= TA-SWISS =

The Foundation for Technology Assessment TA-SWISS is a Centre of Competence of the Swiss Academies of Arts and Sciences, based on a mandate in the Swiss federal law on research. It is an advisory body, financed by public money, and devoted to technology assessment. (The abbreviation «TA» which is used to describe TA-SWISS stands for Technology Assessment, and reflects the activities of the Centre.)

==Mission==
The object of the Foundation for Technology Assessment TA-SWISS is to follow technological changes and developments and to identify the social, legal and ethical consequences of new technologies. Another element of its mission is to encourage the discussion of scientific and technological challenges.

The recommendations that result from TA-SWISS projects are used to assist the decision making process, and are intended for the Swiss Parliament and the Federal Council. Depending on the topics covered, these recommendations may also be of interest to other groups, such as professional associations, commercial enterprises, universities and stakeholder groups, as well as public administrations. The media, in their role as disseminators of information, are also kept regularly informed about the activities of TA-SWISS.

==Organisation==
The Foundation Council is responsible for the strategic orientation and overall management of the TA-Swiss Foundation. It works closely with the Steering Committee, which is responsible for content-related issues. The Steering Committee consists of 10 to 15 members from various sectors of society. In addition, guests representing institutions also sit on the Steering Committee.

==Activities==
The activities of the Foundation for Technology Assessment can be divided into two methodological areas. On the one hand, the Foundation commissions interdisciplinary scientific studies, and on the other hand, TA-SWISS carries out participatory projects with the involvement and participation of citizens. TA-SWISS focuses on the following topics: biotechnology/medicine, the information society, and mobility/energy/climate.

==History==
Experimental beginnings: TA-SWISS began its work in 1992. Following a number of parliamentary interventions, the Federal Council assigned the Swiss Science and Technology Council the task of developing a system of technology assessment for Switzerland over a four-year pilot phase (1992–1995).

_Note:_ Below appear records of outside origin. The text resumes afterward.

$ cat src/rtl/ecal_pkg.sv
// shared constants, types and helpers for the epoch seconds to calendar block
// no dependencies
package ecal_pkg;

    localparam int CNT_W   = 32;
    localparam int OFS_W   = 17;
    localparam int DAYS_W  = 16;
    localparam int HMS_W   = 17;
    localparam int YEAR_W  = 12;
    localparam int MONTH_W = 4;
    localparam int DAY_W   = 5;
    localparam int HOUR_W  = 5;
    localparam int MIN_W   = 6;
    localparam int SEC_W   = 6;
    localparam int WDAY_W  = 3;
    localparam int DOY_W   = 9;

    localparam int STAGES  = 8;

    localparam logic [OFS_W-1:0] ZONE_RESET = 17'd28800;

    // days = (local >> 7) / 675, exact for 25-bit operands
    localparam logic [25:0] DAY_RECIP = 26'd50903317;
    localparam logic [16:0] SECS_PER_DAY = 17'd86400;

    // day count from 1968-01-01 on a plain four-year cycle, with a phantom
    // 2100-02-29 inserted so dates from 2100-03-01 on land right
    localparam logic [DAYS_W-1:0] MAR_2100   = 16'd47541;
    localparam logic [DAYS_W-1:0] SHIFT_PRE  = 16'd731;
    localparam logic [DAYS_W-1:0] SHIFT_POST = 16'd732;
    localparam logic [16:0] QUAD_RECIP = 17'd91868;
    localparam logic [10:0] QUAD_DAYS  = 11'd1461;
    localparam logic [YEAR_W-1:0] BASE_YEAR = 12'd1968;

    localparam logic [17:0] HOUR_RECIP    = 18'd149131;
    localparam logic [11:0] SECS_PER_HOUR = 12'd3600;
    localparam logic [12:0] MIN_RECIP     = 13'd4370;
    localparam logic [5:0]  SECS_PER_MIN  = 6'd60;

    localparam logic [DOY_W-1:0] MONTH_START [12] = '{
        9'd0, 9'd31, 9'd59, 9'd90, 9'd120, 9'd151,
        9'd181, 9'd212, 9'd243, 9'd273, 9'd304, 9'd334
    };

    typedef struct packed {
        logic [DAYS_W-1:0] shifted_days;
        logic [HMS_W-1:0]  hms;
        logic [WDAY_W-1:0] weekday;
    } t_split;

    // residue mod 7 by folding octal digits
    function automatic logic [WDAY_W-1:0] mod7(input logic [DAYS_W-1:0] v);
        logic [5:0] s1;
        logic [3:0] s2;
        logic [3:0] s3;
        begin
            s1 = 6'(v[2:0]) + 6'(v[5:3]) + 6'(v[8:6]) + 6'(v[11:9])
               + 6'(v[14:12]) + 6'(v[15]);
            s2 = 4'(s1[2:0]) + 4'(s1[5:3]);
            s3 = 4'(s2[2:0]) + 4'(s2[3]);
            if (s3 >= 4'd7) begin
                return 3'(s3 - 4'd7);
            end
            return s3[2:0];
        end
    endfunction

endpackage

$ cat src/rtl/ecal_split.sv
// first four pipeline stages: zone offset, day count, time of day, weekday
// depends on ecal_pkg
module ecal_split (
    input  logic                          i_clk,
    input  logic                          i_en,
    input  logic [ecal_pkg::CNT_W-1:0]    i_counter,
    input  logic signed [ecal_pkg::OFS_W-1:0] i_offset,
    output ecal_pkg::t_split              o_split
);
    import ecal_pkg::*;

    logic [CNT_W-1:0]  r_local;
    logic [50:0]       r_dprod;
    logic [HMS_W-1:0]  r_low1;
    logic [DAYS_W-1:0] r_days;
    logic [HMS_W-1:0]  r_dmul;
    logic [HMS_W-1:0]  r_low2;
    t_split            r_split;

    logic [DAYS_W-1:0] n_days;
    logic [HMS_W-1:0]  n_dmul;
    t_split            n_split;

    always_comb begin
        n_days = r_dprod[50:35];
        n_dmul = {1'b0, n_days} * SECS_PER_DAY;
        n_split.hms = r_low2 - r_dmul;
        n_split.shifted_days = r_days + ((r_days >= MAR_2100) ? SHIFT_POST : SHIFT_PRE);
        n_split.weekday = mod7(r_days + 16'd4);
    end

    always_ff @(posedge i_clk) begin
        if (i_en) begin
            r_local <= i_counter + {{(CNT_W-OFS_W){i_offset[OFS_W-1]}}, i_offset};
            r_dprod <= {26'd0, r_local[31:7]} * {25'd0, DAY_RECIP};
            r_low1  <= r_local[HMS_W-1:0];
            r_days  <= n_days;
            r_dmul  <= n_dmul;
            r_low2  <= r_low1;
            r_split <= n_split;
        end
    end

    assign o_split = r_split;

endmodule

$ cat src/rtl/ecal_date.sv
// last four stages of the date path: four-year cycle, year, month, day
// depends on ecal_pkg
module ecal_date (
    input  logic                          i_clk,
    input  logic                          i_en,
    input  ecal_pkg::t_split              i_split,
    output logic [ecal_pkg::YEAR_W-1:0]   o_year,
    output logic [ecal_pkg::MONTH_W-1:0]  o_month,
    output logic [ecal_pkg::DAY_W-1:0]    o_day,
    output logic [ecal_pkg::WDAY_W-1:0]   o_weekday
);
    import ecal_pkg::*;

    logic [32:0]        r_qprod;
    logic [DAYS_W-1:0]  r_dp;
    logic [5:0]         r_q4;
    logic [10:0]        r_r4;
    logic [YEAR_W-1:0]  r_year7;
    logic [DOY_W-1:0]   r_ry;
    logic               r_leap;
    logic [WDAY_W-1:0]  r_wd5;
    logic [WDAY_W-1:0]  r_wd6;
    logic [WDAY_W-1:0]  r_wd7;
    logic [WDAY_W-1:0]  r_wd8;
    logic [YEAR_W-1:0]  r_year8;
    logic [MONTH_W-1:0] r_month;
    logic [DAY_W-1:0]   r_day;

    logic [5:0]         n_q4;
    logic [16:0]        n_qmul;
    logic [16:0]        n_r4;
    logic [1:0]         n_yo;
    logic [DOY_W-1:0]   n_ry;
    logic [YEAR_W-1:0]  n_year;
    logic [DOY_W-1:0]   n_st;
    logic [MONTH_W-1:0] n_month;
    logic [DOY_W-1:0]   n_start;
    logic [DOY_W-1:0]   n_day;

    always_comb begin
        n_q4   = r_qprod[32:27];
        n_qmul = {11'd0, n_q4} * {6'd0, QUAD_DAYS};
        n_r4   = {1'b0, r_dp} - n_qmul;
    end

    always_comb begin
        if (r_r4 < 11'd366) begin
            n_yo = 2'd0;
            n_ry = r_r4[DOY_W-1:0];
        end else if (r_r4 < 11'd731) begin
            n_yo = 2'd1;
            n_ry = 9'(r_r4 - 11'd366);
        end else if (r_r4 < 11'd1096) begin
            n_yo = 2'd2;
            n_ry = 9'(r_r4 - 11'd731);
        end else begin
            n_yo = 2'd3;
            n_ry = 9'(r_r4 - 11'd1096);
        end
        n_year = BASE_YEAR + {4'd0, r_q4, 2'b00} + {10'd0, n_yo};
    end

    always_comb begin
        n_st    = '0;
        n_month = 4'd1;
        for (int i = 1; i < 12; i++) begin
            n_st = MONTH_START[i] + ((i >= 2) ? {8'd0, r_leap} : 9'd0);
            if (r_ry >= n_st) begin
                n_month = 4'(i + 1);
            end
        end
        n_start = MONTH_START[4'(n_month - 4'd1)]
                + ((n_month > 4'd2) ? {8'd0, r_leap} : 9'd0);
        n_day   = r_ry - n_start + 9'd1;
    end

    always_ff @(posedge i_clk) begin
        if (i_en) begin
            r_qprod <= {17'd0, i_split.shifted_days} * {16'd0, QUAD_RECIP};
            r_dp    <= i_split.shifted_days;
            r_wd5   <= i_split.weekday;
            r_q4    <= n_q4;
            r_r4    <= n_r4[10:0];
            r_wd6   <= r_wd5;
            r_year7 <= n_year;
            r_ry    <= n_ry;
            r_leap  <= (n_yo == 2'd0);
            r_wd7   <= r_wd6;
            r_year8 <= r_year7;
            r_month <= n_month;
            r_day   <= n_day[DAY_W-1:0];
            r_wd8   <= r_wd7;
        end
    end

    assign o_year    = r_year8;
    assign o_month   = r_month;
    assign o_day     = r_day;
    assign o_weekday = r_wd8;

endmodule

Institutionalisation of technology assessment: In its Message relating to the promotion of training, research and technology for the years 1996-1999, the Federal Council defined the bases for the institutionalisation and financing of technology assessment in Switzerland. In 1999, technology assessment was firmly fixed in the law on research. In this way, the Federal Council reinforced the independence of TA-SWISS, which until 2007 was affiliated to the Swiss Science and Technology Council.

In 2008 a change in the law on research conferred the legal basis on the incorporation of the mandate for TA-SWISS within the Association of Swiss Academies of Arts and Sciences. Accordingly, since 1 January 2008 TA-SWISS has been a Centre for Excellence of the Swiss Academies of Arts and Sciences.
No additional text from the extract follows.